超短編小説 トモコとマリコ

超短編小説を中心とした短い読み物を発表しています。

廊下の闇と指の傷

 赤の絵の具が余ったので、指にいたずら描きをした。小さな切り傷から、血を一筋垂らしてみる。なかなかの出来映えだと思ったが、明るい蛍光灯の下で見るとやはりただの絵だ。
 眺めていると、ふいに部屋の電気が消えた。廊下に足音が響き、ドアの外から父の声がした。「町じゅう停電してるみたいだ」。父の足音が遠ざかり、部屋が本当にしんとなった。
 カーテンを開けると、町は闇にくるまれていた。空には灰雲が立ちこめていて、月明かりも見えなかった。時間も遅かったので、このまま寝てしまおうとベッドに潜ったが、なかなか寝付けなかった。
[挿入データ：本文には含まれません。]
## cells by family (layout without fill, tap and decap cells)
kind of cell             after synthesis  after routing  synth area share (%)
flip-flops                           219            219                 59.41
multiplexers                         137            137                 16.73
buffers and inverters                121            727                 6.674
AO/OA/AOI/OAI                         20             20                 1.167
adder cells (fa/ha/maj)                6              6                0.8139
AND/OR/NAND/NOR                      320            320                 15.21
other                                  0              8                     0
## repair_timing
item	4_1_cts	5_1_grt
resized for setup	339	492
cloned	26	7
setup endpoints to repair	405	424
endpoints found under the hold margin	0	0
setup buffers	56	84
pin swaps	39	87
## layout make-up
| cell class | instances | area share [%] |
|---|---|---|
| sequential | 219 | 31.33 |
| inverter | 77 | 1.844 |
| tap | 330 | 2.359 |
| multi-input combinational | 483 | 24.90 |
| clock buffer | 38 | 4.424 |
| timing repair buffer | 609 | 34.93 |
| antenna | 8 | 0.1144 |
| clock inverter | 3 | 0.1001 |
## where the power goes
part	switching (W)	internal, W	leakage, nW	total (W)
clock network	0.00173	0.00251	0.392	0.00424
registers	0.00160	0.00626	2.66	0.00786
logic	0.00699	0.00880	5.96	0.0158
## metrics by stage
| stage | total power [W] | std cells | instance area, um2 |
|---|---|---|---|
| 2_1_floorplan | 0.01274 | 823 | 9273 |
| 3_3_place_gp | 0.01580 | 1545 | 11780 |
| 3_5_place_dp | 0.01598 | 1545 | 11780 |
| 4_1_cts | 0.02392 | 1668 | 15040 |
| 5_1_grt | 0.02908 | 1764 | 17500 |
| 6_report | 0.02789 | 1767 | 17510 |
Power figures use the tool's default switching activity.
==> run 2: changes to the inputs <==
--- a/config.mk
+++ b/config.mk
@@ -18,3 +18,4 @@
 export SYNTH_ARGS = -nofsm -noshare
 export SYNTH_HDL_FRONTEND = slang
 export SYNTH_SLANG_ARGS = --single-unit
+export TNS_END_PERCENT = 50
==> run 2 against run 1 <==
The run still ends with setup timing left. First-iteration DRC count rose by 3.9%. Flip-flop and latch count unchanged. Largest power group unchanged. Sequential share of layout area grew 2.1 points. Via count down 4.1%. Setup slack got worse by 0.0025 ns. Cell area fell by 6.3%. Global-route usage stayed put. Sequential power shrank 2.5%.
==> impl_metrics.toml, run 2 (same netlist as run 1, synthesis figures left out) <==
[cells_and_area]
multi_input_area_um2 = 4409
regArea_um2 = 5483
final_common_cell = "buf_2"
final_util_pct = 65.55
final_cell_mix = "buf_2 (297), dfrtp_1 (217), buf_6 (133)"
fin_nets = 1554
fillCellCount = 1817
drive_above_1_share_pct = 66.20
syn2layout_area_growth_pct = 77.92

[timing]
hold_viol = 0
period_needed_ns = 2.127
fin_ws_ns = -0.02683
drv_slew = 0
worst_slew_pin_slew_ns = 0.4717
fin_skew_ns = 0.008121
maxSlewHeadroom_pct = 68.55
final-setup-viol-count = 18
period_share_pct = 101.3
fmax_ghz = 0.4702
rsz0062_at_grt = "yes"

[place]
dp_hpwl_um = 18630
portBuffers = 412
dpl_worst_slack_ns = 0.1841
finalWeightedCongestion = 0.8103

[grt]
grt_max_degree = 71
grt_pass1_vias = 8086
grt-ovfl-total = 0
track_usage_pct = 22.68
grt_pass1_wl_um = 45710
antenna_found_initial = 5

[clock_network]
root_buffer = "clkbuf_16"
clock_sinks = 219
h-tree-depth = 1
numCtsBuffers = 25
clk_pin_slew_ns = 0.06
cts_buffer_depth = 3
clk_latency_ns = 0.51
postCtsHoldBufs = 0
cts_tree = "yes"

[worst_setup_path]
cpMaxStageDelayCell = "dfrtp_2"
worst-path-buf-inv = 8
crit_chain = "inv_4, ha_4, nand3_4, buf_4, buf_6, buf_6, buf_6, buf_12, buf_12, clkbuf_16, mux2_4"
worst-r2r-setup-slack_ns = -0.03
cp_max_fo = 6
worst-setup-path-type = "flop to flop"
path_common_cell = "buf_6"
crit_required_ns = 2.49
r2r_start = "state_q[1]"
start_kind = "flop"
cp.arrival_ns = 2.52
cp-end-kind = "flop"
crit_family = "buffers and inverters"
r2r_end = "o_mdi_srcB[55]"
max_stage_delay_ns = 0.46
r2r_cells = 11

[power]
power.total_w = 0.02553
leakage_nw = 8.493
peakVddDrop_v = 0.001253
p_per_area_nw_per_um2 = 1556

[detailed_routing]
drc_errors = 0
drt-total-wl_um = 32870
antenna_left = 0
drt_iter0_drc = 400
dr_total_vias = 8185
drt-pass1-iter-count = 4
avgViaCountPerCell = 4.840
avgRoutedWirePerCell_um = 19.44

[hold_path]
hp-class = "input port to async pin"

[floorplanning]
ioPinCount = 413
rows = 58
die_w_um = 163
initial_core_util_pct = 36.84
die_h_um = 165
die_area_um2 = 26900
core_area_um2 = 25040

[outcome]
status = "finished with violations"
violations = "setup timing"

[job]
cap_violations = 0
 そのうち、ふと指が痛み出した。闇に慣れてきた目を凝らしてみると、絵の具で描いた傷の周りの肉が膨れ、血の筋がいくつも流れていた。
 驚いてベッドから飛び起き、手探りでドアを探して、廊下に出た。物音一つしなかった。家族の名前を呼んだが、もう寝てしまっているのか、反応は無かった。
 そのうち、指から流れた血が、手首にまで垂れてきたのがわかった。血を止めなければと思い、とりあえず空いている手で指をぎゅっと掴んだ。ぬるぬるとした温かい感触が手の中を這っていった。
 風呂場の水道で血を洗い流そうと、廊下を歩いていくのだが、廊下の闇は先に行くほど濃くなっていき、闇が濃くなるだけ傷口が開いていくようだった。
 やがて血が肘まで伝い、滴になって床に落ちる音がした。足で踏むと冷たかった。歩いているうちに、廊下が下の方に曲がっていき、ゆるやかな坂になって、足下に落ちた血が細い線を描きながら闇の中に消えていった。意識が遠のき、風呂場の場所がわからなくなっていた。体じゅうの血が抜けて出てしまったのだと思った。ピチャピチャという音が長い廊下の先で何度も響いていた。

 ふいに町の方が何となくざわざわしてきて、遠くで家族の声がした。廊下の電気が一斉に点き、闇が洗い流された。指先を見ると傷はやっぱりただの絵だった。けれど、廊下のシミはしばらく消えなかった。